Meer inflatie: wenselijk - Hogere doelstelling: niet haalbaar
Ondanks een langdurig extreem soepel monetair beleid hebben centrale banken in de industrielanden het bijzonder moeilijk om hun doelstelling van 2% inflatie te realiseren. Niettemin herhaalden in juni jongstleden Amerikaanse economen nog een oproep aan de Fed om haar inflatiedoelstelling te verhogen. Wat meer inflatie zou wel voordelen bieden, maar een verhoging van de doelstelling zou nu weinig zoden aan de dijk brengen. De huidige lage inflatie is vooral het gevolg van ontwikkelingen in aanbodfactoren. Dat maakt het voor centrale banken moeilijk om de inflatie aan te wakkeren. Een hogere inflatiedoelstelling riskeert nu vooral hun geloofwaardigheid te ondermijnen.

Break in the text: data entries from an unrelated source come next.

--- src/rtl/trav_pkg.sv ---
// Shared types for the dual-tree traversal scheduler.
// Assumes: node indices use heap numbering, root at index 0.
package trav_pkg;

    typedef enum logic [2:0] {
        ST_IDLE,
        ST_POP,
        ST_ISSUE,
        ST_DRAIN,
        ST_TRI,
        ST_PUSH
    } trav_state_t;

endpackage

--- src/rtl/trav_lifo.sv ---
// Last-in first-out store of node pairs.
// Assumes push and pop are never requested in the same cycle.
// A push while full is dropped and flagged on ovf for that cycle.
module trav_lifo #(
    parameter int W     = 8,
    parameter int DEPTH = 16
) (
    input  logic         clk,
    input  logic         rst_n,
    input  logic         push,
    input  logic         pop,
    input  logic [W-1:0] din,
    output logic [W-1:0] dout,
    output logic         empty,
    output logic         full,
    output logic         ovf
);
    localparam int AW = (DEPTH > 1) ? $clog2(DEPTH) : 1;
    localparam int CW = $clog2(DEPTH + 1);

    logic [W-1:0]  mem [DEPTH];
    logic [CW-1:0] cnt;

    assign empty = (cnt == '0);
    assign full  = (cnt == CW'(DEPTH));
    assign ovf   = push && full;
    assign dout  = empty ? '0 : mem[AW'(cnt - CW'(1))];

    // Fill count: up on accepted push, down on pop.
    always_ff @(posedge clk) begin
        if (!rst_n) begin
            cnt <= '0;
        end else if (push && !full) begin
            cnt <= cnt + CW'(1);
        end else if (pop && !empty) begin
            cnt <= cnt - CW'(1);
        end
    end

    // Entry storage written at the current top.
    always_ff @(posedge clk) begin
        if (push && !full) begin
            mem[AW'(cnt)] <= din;
        end
    end

    assert_fill_bounded_R11: assert property (@(posedge clk) disable iff (!rst_n)
        cnt <= CW'(DEPTH));
    assert_full_push_dropped_R11: assert property (@(posedge clk) disable iff (!rst_n)
        (push && full && !pop) |=> (cnt == $past(cnt)));
    assert_no_push_pop_clash: assert property (@(posedge clk) disable iff (!rst_n)
        !(push && pop));

endmodule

Dat zou meer problemen creëren dan oplossen. Zolang de economie matig blijft groeien, mag de lage inflatie een normalisatie van het monetaire beleid niet in de weg staan.
Prijsstabiliteit betekent 2% inflatie
De meeste centrale banken streven prijsstabiliteit na. Dat wil niet zeggen dat prijzen niet mogen veranderen. Integendeel, in een goed werkende markteconomie moeten prijzen zich voortdurend aanpassen aan wijzigingen in vraag en aanbod. Zo wisselt de markt signalen uit tussen consumenten en producenten. Prijsstabiliteit verwijst naar het algemeen prijspeil, het gewogen gemiddelde van alle prijzen. Hoe stabieler dat is, des te duidelijker individuele prijswijzigingen signaleren dat consumentenvoorkeuren of productiekosten wijzigen. Hoe scherper het signaal, hoe efficiënter productie en consumptie zich kunnen aanpassen. Naast een transparantere marktwerking biedt een stabiel algemeen prijspeil het voordeel dat vermogens en inkomens niet willekeurig worden herverdeeld door onverwachte prijsschokken. Het verlaagt de lange rente door een kleinere risicopremie voor inflatie en draagt bij tot financiële stabiliteit.

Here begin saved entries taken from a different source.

===== config.mk =====
export PLATFORM = sky130hd
export DESIGN_NAME = yc422_demux
export DESIGN_NICKNAME = d
export VERILOG_FILES = /design/src/rtl/yc422_pkg.sv /design/src/rtl/yc422_sync_front.sv /design/src/rtl/yc422_phase_track.sv /design/src/rtl/yc422_group_build.sv /design/src/rtl/yc422_demux.sv
export SDC_FILE = /design/constraint.sdc
export NUM_CORES = 1
export LEC_CHECK = 0
export ABC_AREA = 1
export BUFFER_PORTS_ARGS = -buffer_cell sky130_fd_sc_hd__buf_4
export CAP_MARGIN = 40
export CORE_UTILIZATION = 57
export CTS_CLUSTER_SIZE = 12
export DETAILED_ROUTE_END_ITERATION = 12
export PLACE_DENSITY = 0.82
export SYNTH_ARGS = -nofsm -noshare
export SYNTH_HDL_FRONTEND = slang
export SYNTH_SLANG_ARGS = --single-unit

===== constraint.sdc =====
create_clock -name clk -period 1.95 [get_ports clk]
set_input_delay 0 -clock clk [delete_from_list [all_inputs] [get_ports clk]]
set_output_delay 0 -clock clk [all_outputs]
set_load 0.03 [all_outputs]

===== src/rtl/yc422_pkg.sv =====
package yc422_pkg;

   // Role of one byte inside a four-byte 4:2:2 group.
   typedef enum logic [1:0] {
      ROLE_CHROMA_A = 2'd0,
      ROLE_LUMA_A   = 2'd1,
      ROLE_CHROMA_B = 2'd2,
      ROLE_LUMA_B   = 2'd3
   } role_e;

   localparam int unsigned GROUP_BYTES = 4;
   localparam int unsigned SLOT_W      = $clog2(GROUP_BYTES);

   // A slipped stream puts every role one slot later than nominal.
   function automatic role_e slot_to_role(input logic [SLOT_W-1:0] slot,
                                          input logic              slip);
      logic [SLOT_W-1:0] eff;
      eff = slip ? SLOT_W'(slot - 1'b1) : slot;
      return role_e'(eff);
   endfunction

endpackage


===== src/rtl/yc422_sync_front.sv =====
module yc422_sync_front #(
   parameter int unsigned DATA_W = 8,
   parameter int unsigned STAGES = 1
) (
   input  logic              clk,
   input  logic              rst,
   input  logic [DATA_W-1:0] byte_i,
   input  logic              line_sync_n,
   output logic [DATA_W-1:0] byte_q,
   output logic              sync_fall
);

   logic sync_last;
   logic sync_prev;

   generate
      if (STAGES < 1 || STAGES > 4) begin : g_bad_stages
         $error("yc422_sync_front: STAGES must be 1 to 4");
      end

      // Data and sync travel through the same number of registers so they stay aligned.
      for (genvar i = 0; i < STAGES; i++) begin : g_stage
         logic [DATA_W-1:0] d_r;
         logic              s_r;
         if (i == 0) begin : g_head
            always_ff @(posedge clk) begin
               if (rst) begin
                  d_r <= '0;
                  s_r <= 1'b1;
               end else begin
                  d_r <= byte_i;
                  s_r <= line_sync_n;
               end
            end
         end else begin : g_tail
            always_ff @(posedge clk) begin
               if (rst) begin
                  d_r <= '0;
                  s_r <= 1'b1;
               end else begin
                  d_r <= g_stage[i-1].d_r;
                  s_r <= g_stage[i-1].s_r;
               end
            end
         end
      end
   endgenerate

   assign byte_q    = g_stage[STAGES-1].d_r;
   assign sync_last = g_stage[STAGES-1].s_r;

   always_ff @(posedge clk) begin
      if (rst) sync_prev <= 1'b1;
      else     sync_prev <= sync_last;
   end

   assign sync_fall = sync_prev & ~sync_last;

   // a falling edge needs a high sample before it, so two in a row cannot occur.
   a_r7_single_fall: assert property (@(posedge clk) disable iff (rst)
      sync_fall |=> !sync_fall);

endmodule


===== src/rtl/yc422_phase_track.sv =====
module yc422_phase_track
   import yc422_pkg::*;
(
   input  logic  clk,
   input  logic  rst,
   input  logic  line_start,
   input  logic  luma_slip,
   output role_e role_o
);

   logic [SLOT_W-1:0] cnt_q;
   logic [SLOT_W-1:0] slot;

   assign slot = line_start ? '0 : cnt_q;

   always_ff @(posedge clk) begin
      if (rst) cnt_q <= '0;
      else     cnt_q <= SLOT_W'(slot + 1'b1);
   end

   assign role_o = slot_to_role(slot, luma_slip);

   // the byte at a sync edge is slot 0, so the counter then holds 1.
   a_r7_restart: assert property (@(posedge clk) disable iff (rst)
      line_start |=> (cnt_q == SLOT_W'(1)));

   // without a sync edge the slot count advances by one per byte.
   a_r2_advance: assert property (@(posedge clk) disable iff (rst)
      !line_start |=> (cnt_q == SLOT_W'($past(cnt_q) + 1'b1)));

endmodule


===== src/rtl/yc422_group_build.sv =====
module yc422_group_build
   import yc422_pkg::*;
#(
   parameter int unsigned DATA_W = 8
) (
   input  logic              clk,
   input  logic              rst,
   input  logic [DATA_W-1:0] byte_q,
   input  role_e             role_i,
   input  logic              line_start,
   input  logic              chroma_swap,
   output logic [DATA_W-1:0] y_o,
   output logic [DATA_W-1:0] cb_o,
   output logic [DATA_W-1:0] cr_o,
   output logic              valid_o
);

   localparam logic [2:0] HAVE_ALL = 3'b111;

   logic [DATA_W-1:0] chroma_a_q;
   logic [DATA_W-1:0] chroma_b_q;
   logic [DATA_W-1:0] luma_a_q;
   logic [DATA_W-1:0] luma_b_q;
   logic [2:0]        have_q;
   logic [2:0]        have_base;
   logic [2:0]        have_n;
   logic              locked_q;
   logic              locked_now;
   logic              pend_q;
   logic              emit;
   logic [DATA_W-1:0] cb_sel;
   logic [DATA_W-1:0] cr_sel;

   assign locked_now = locked_q | line_start;
   assign have_base  = line_start ? 3'b000 : have_q;
   assign emit       = locked_now && (role_i == ROLE_LUMA_B) && (have_base == HAVE_ALL);
   assign cb_sel     = chroma_swap ? chroma_b_q : chroma_a_q;
   assign cr_sel     = chroma_swap ? chroma_a_q : chroma_b_q;

   always_comb begin
      have_n = have_base;
      unique case (role_i)
         ROLE_CHROMA_A: have_n = 3'b001;
         ROLE_LUMA_A:   have_n = have_base | 3'b010;
         ROLE_CHROMA_B: have_n = have_base | 3'b100;
         ROLE_LUMA_B:   have_n = 3'b000;
      endcase
      if (!locked_now) have_n = 3'b000;
   end

   // Sample holding registers.
   always_ff @(posedge clk) begin
      if (rst) begin
         chroma_a_q <= '0;
         chroma_b_q <= '0;
         luma_a_q   <= '0;
         have_q     <= '0;
         locked_q   <= 1'b0;
      end else begin
         have_q   <= have_n;
         locked_q <= locked_now;
         unique case (role_i)
            ROLE_CHROMA_A: chroma_a_q <= byte_q;
            ROLE_LUMA_A:   luma_a_q   <= byte_q;
            ROLE_CHROMA_B: chroma_b_q <= byte_q;
            ROLE_LUMA_B:   ;
         endcase
      end
   end

   // Output stage: first luma at the group's last byte, second luma one clock later.
   always_ff @(posedge clk) begin
      if (rst) begin
         y_o      <= '0;
         cb_o     <= '0;
         cr_o     <= '0;
         valid_o  <= 1'b0;
         luma_b_q <= '0;
         pend_q   <= 1'b0;
      end else if (emit) begin
         y_o      <= luma_a_q;
         cb_o     <= cb_sel;
         cr_o     <= cr_sel;
         luma_b_q <= byte_q;
         pend_q   <= 1'b1;
         valid_o  <= 1'b1;
      end else if (pend_q) begin
         y_o      <= luma_b_q;
         pend_q   <= 1'b0;
         valid_o  <= 1'b1;
      end else begin
         valid_o  <= 1'b0;
      end
   end

   // a strobe that starts carries a second one right behind it.
   a_r6_pair: assert property (@(posedge clk) disable iff (rst)
      $rose(valid_o) |=> valid_o);

   // never three strobes in a row.
   a_r6_no_triple: assert property (@(posedge clk) disable iff (rst)
      (valid_o && $past(valid_o)) |=> !valid_o);

   // both luma samples of a group share one chroma pair.
   a_r6_shared_chroma: assert property (@(posedge clk) disable iff (rst)
      (valid_o && $past(valid_o)) |-> ($stable(cb_o) && $stable(cr_o)));

   // outputs hold while no strobe is present.
   a_r9_hold: assert property (@(posedge clk) disable iff (rst)
      !valid_o |-> ($stable(y_o) && $stable(cb_o) && $stable(cr_o)));

   // nothing leaves the block before the first sync edge.
   a_r8_lock: assert property (@(posedge clk) disable iff (rst)
      !locked_q |-> !valid_o);

endmodule


===== src/rtl/yc422_demux.sv =====
module yc422_demux
   import yc422_pkg::*;
#(
   parameter int unsigned DATA_W      = 8,
   parameter int unsigned SYNC_STAGES = 1
) (
   input  logic              clk,
   input  logic              rst,
   input  logic [DATA_W-1:0] byte_i,
   input  logic              line_sync_n,
   input  logic              chroma_swap,
   input  logic              luma_slip,
   output logic [DATA_W-1:0] y_o,
   output logic [DATA_W-1:0] cb_o,
   output logic [DATA_W-1:0] cr_o,
   output logic              valid_o
);

   generate
      if (DATA_W < 2) begin : g_bad_width
         $error("yc422_demux: DATA_W must be at least 2");
      end
   endgenerate

   logic [DATA_W-1:0] byte_q;
   logic              sync_fall;
   role_e             role;

   yc422_sync_front #(
      .DATA_W (DATA_W),
      .STAGES (SYNC_STAGES)
   ) u_front (
      .clk         (clk),
      .rst         (rst),
      .byte_i      (byte_i),
      .line_sync_n (line_sync_n),
      .byte_q      (byte_q),
      .sync_fall   (sync_fall)
   );

   yc422_phase_track u_phase (
      .clk        (clk),
      .rst        (rst),
      .line_start (sync_fall),
      .luma_slip  (luma_slip),
      .role_o     (role)
   );

   yc422_group_build #(
      .DATA_W (DATA_W)
   ) u_build (
      .clk         (clk),
      .rst         (rst),
      .byte_q      (byte_q),
      .role_i      (role),
      .line_start  (sync_fall),
      .chroma_swap (chroma_swap),
      .y_o         (y_o),
      .cb_o        (cb_o),
      .cr_o        (cr_o),
      .valid_o     (valid_o)
   );

endmodule


==> flow_metrics.tcl <==
set metrics [dict create \
    fmax_mhz 623 \
    grt_usage 0.252 \
    cp-end-kind "register" \
    numClockSinks 74 \
    holdWs_ns 0.187 \
    setup_tns_ns 0 \
    dr.pass1.iters 4 \
    drcViolationCount 0 \
    wl_mm 6.07 \
    synthToLayoutAreaGrowth_pct 20.9 \
    die_area_um2 5520 \
    crit_fanout 40 \
    htreeDepth 3 \
    crit_end "u_build.y_o[2]$_SDFFE_PP0P_" \
    core_area_um2 4880 \
    clockBufferDepth 2 \
    synth-seq-cells 74 \
    num_vias 2529 \
    ios 38 \
    reg2reg_from "u_front.g_stage[0].s_r$_SDFF_PP1_" \
    drv_cap 0 \
    synth_area_um2 2980 \
    rrSetupSlack_ns 0.35 \
    syn-num-nets 388 \
    grt_max_degree 41 \
    fillers 394 \
    io_buffers 37 \
    via_per_inst 5.08 \
    path_class "register to register" \
    seq_area_frac_synth 0.498 \
    numCtsBuffers 9 \
    layout.cells.most_common "dfxtp_1" \
    status "finished clean" \
    hold_viol_final 0 \
    startpoint "u_front.g_stage[0].s_r$_SDFF_PP1_" \
    cp.arrival_ns 1.85 \
    post-route-period-util 0.823 \
    floorplan.initialDensity 0.610 \
    synth_top_area_cell "dfxtp_1" \
    min_period_ns 1.60 \
    leakage_nw 1.62 \
    register_area_um2 1480 \
    die_w_um 74.3 \
    die_y_um 74.3 \
    netlist.area_leader.share 0.498 \
    drtAntennaViolNets 0 \
    cts_resized 0 \
    finalNetCount 439 \
    worstReg2RegEnd "u_build.y_o[2]$_SDFFE_PP0P_" \
    rsz0062_at_grt "false" \
    cts_tree "built" \
    hold_path_class "primary input to register" \
    drt_iter0_markers 157 \
    grt_pass1_vias 2290 \
    routabilityCongestion 0.849 \
    drv_slew 0 \
    dp_hpwl_mm 4.10 \
    vdd_drop_max_mv 0.632 \
    grt_overflow 0 \
    multiInputGateArea_um2 1140 \
    syn_inst 375 \
    cp-start-kind "register" \
    ys_top_cells_by_area "dfxtp_1 (50%), o21ai_0 (8.4%), inv_1 (6.7%)" \
    clk_pin_slew_ns 0.07 \
    dp.cells 464 \
    pwr_density_cell_nw_per_um2 816 \
    ff2ff_path_depth 10 \
    insertedDiodeCount 0 \
    fin_cells 498 \
    yosys_warnings 0 \
    power_mw 2.94 \
    insertion_delay_ns 0.34 \
    rows 25 \
    root_buffer "clkbuf_8" \
    setup_viol_count_final 0 \
    max-slew-margin-rel 0.648 \
    worst-endpoint-required_ns 2.19 \
    drive_above_1_share 0.179 \
    tightest_slew_ns 0.522 \
    layout_common_cells "dfxtp_1 (74), inv_1 (53), o21ai_0 (50)" \
    grt_pass1_wl_mm 10.1 \
    syn_area_per_cell_um2 7.94 \
    ys_types 27 \
    skew_ns 0.00480 \
    drt-wirelength-per-cell_um 12.2 \
    antenna_found_initial 0 \
]
## cells by family (layout without fill, tap and decap cells)
kind of cell | Yosys count | in the layout | share of synthesized area
AND/OR/NAND/NOR | 129 | 129 | 0.216
AO/OA/AOI/OAI | 95 | 95 | 0.168
flip-flops | 74 | 74 | 0.498
buffers and inverters | 77 | 133 | 0.118
## flip-flops by register name, indices dropped and copies added, names as in the netlist
register	cells
u_build.cb_o	8
u_build.chroma_a_q	8
u_build.chroma_b_q	8
u_build.cr_o	8
u_build.have_q	3
u_build.locked_q	1
u_build.luma_a_q	8
u_build.luma_b_q	8
u_build.pend_q	1
u_build.valid_o	1
u_build.y_o	8
u_front.byte_q	8
u_front.g_stage.s_r	1
u_front.sync_prev	1
u_phase.cnt_q	2
## cell usage after synthesis (all sizes together)
master,instances
dfxtp,74
inv,57
o21ai,57
nand2,54
a21oi,36
nand3,36
nor2,30
clkbuf,12
buf,8
nand4,8
a211oi,1
o211ai,1
or2,1
## critical path, cell delays in order (launching register included)
cell,delay (ns)
dfxtp_1,0.34
inv_2,0.06
nand2_4,0.08
nand2_1,0.11
nor2_4,0.20
nand3_4,0.21
buf_12,0.24
nand3_1,0.08
nand3_1,0.08
nand2_1,0.06
inv_1,0.04
## how the worst min path moves through the flow
stage	startpoint	to	slack (ns)	cells after the start
3_3_place_gp	line_sync_n	u_front.g_stage[0].s_r$_SDFF_PP1_	0.20	2
3_5_place_dp	line_sync_n	u_front.g_stage[0].s_r$_SDFF_PP1_	0.20	2
2_1_floorplan	rst	u_build.pend_q$_SDFF_PP0_	0.09	1
4_1_cts	luma_slip	u_build.have_q[0]$_SDFF_PP0_	0.16	4
6_report	luma_slip	u_build.have_q[0]$_SDFF_PP0_	0.19	4
5_1_grt	luma_slip	u_build.have_q[0]$_SDFF_PP0_	0.22	4
## cell type report
class	instances	share of cell area
Multi-Input combinational cell	224	0.318
Inverter	57	0.0602
Clock buffer	13	0.0414
Tap cell	67	0.0233
Sequential cell	74	0.412
Clock inverter	3	0.00417
Timing Repair Buffer	60	0.141
## layer usage
layer | wire (um) | vias up | track usage
li1 | - | 1318 | -
met1 | 2690 | 1139 | 0.310
met2 | 2970 | 60 | 0.416
met3 | 278 | 12 | 0.0528
met4 | 126 | 0 | 0.132
met5 | 0 | - | 0
## power by group
| group | switching (mW) | internal [mW] | leakage, nW |
|---|---|---|---|
| combinational | 0.187 | 0.116 | 0.932 |
| clock | 0.514 | 0.492 | 0.0872 |
| sequential | 0.0452 | 1.58 | 0.604 |
## what timing repair did
| action | in CTS | in global routing |
|---|---|---|
| setup buffers | 0 | 0 |
| endpoints found under the setup margin | 0 | 0 |
| endpoints found under the hold margin | 12 | 0 |
| hold buffers | 18 | 0 |
## per-stage QoR
| step | setup slack (ns) | cell area, um2 | utilization |
|---|---|---|---|
| 2_1_floorplan | 0.593 | 2980 | - |
| 3_3_place_gp | 0.393 | 3250 | 0.667 |
| 3_5_place_dp | 0.356 | 3250 | 0.667 |
| 4_1_cts | 0.338 | 3600 | 0.737 |
| 5_1_grt | 0.172 | 3600 | 0.737 |
| 6_report | 0.345 | 3600 | 0.737 |
Power figures use the tool's default switching activity.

De toename van het algemeen prijspeil is de inflatie. Strikt genomen impliceert prijsstabiliteit dus 0% inflatie. In de praktijk associëren centrale banken van de belangrijkste industrielanden prijsstabiliteit met een inflatie dichtbij 2%. Die pragmatische benadering erkent dat metingen de inflatie soms overschatten. Soms weerspiegelt een prijsstijging immers een kwaliteitsverbetering die niet altijd kan worden uitgezuiverd. Een inflatienorm van iets meer dan 0% laat daar ruimte voor. Een beetje inflatie werkt als smeermiddel voor de economie. Het spel van vraag en aanbod vergt dat prijzen of lonen soms moeten dalen. Dat is in de praktijk vaak minder aangenaam. Als het algemene prijspeil continue een beetje toeneemt, volstaat het dat sommige prijzen of lonen gewoon stabiel blijven om noodzakelijke relatieve prijsaanpassingen tot stand te brengen. In muntunies, zoals de eurozone, heeft dat argument een extra dimensie. In de mate dat in sommige landen de inflatie lager is, kan ze in andere landen hoger zijn. De ECB heeft immers de gemiddelde inflatie voor de ganse eurozone voor ogen. Concurrentiekrachtverschillen tussen landen onderling kunnen zo gemakkelijker worden weggewerkt. Ook innovatie komt gemakkelijker tot stand in een licht inflatoire omgeving.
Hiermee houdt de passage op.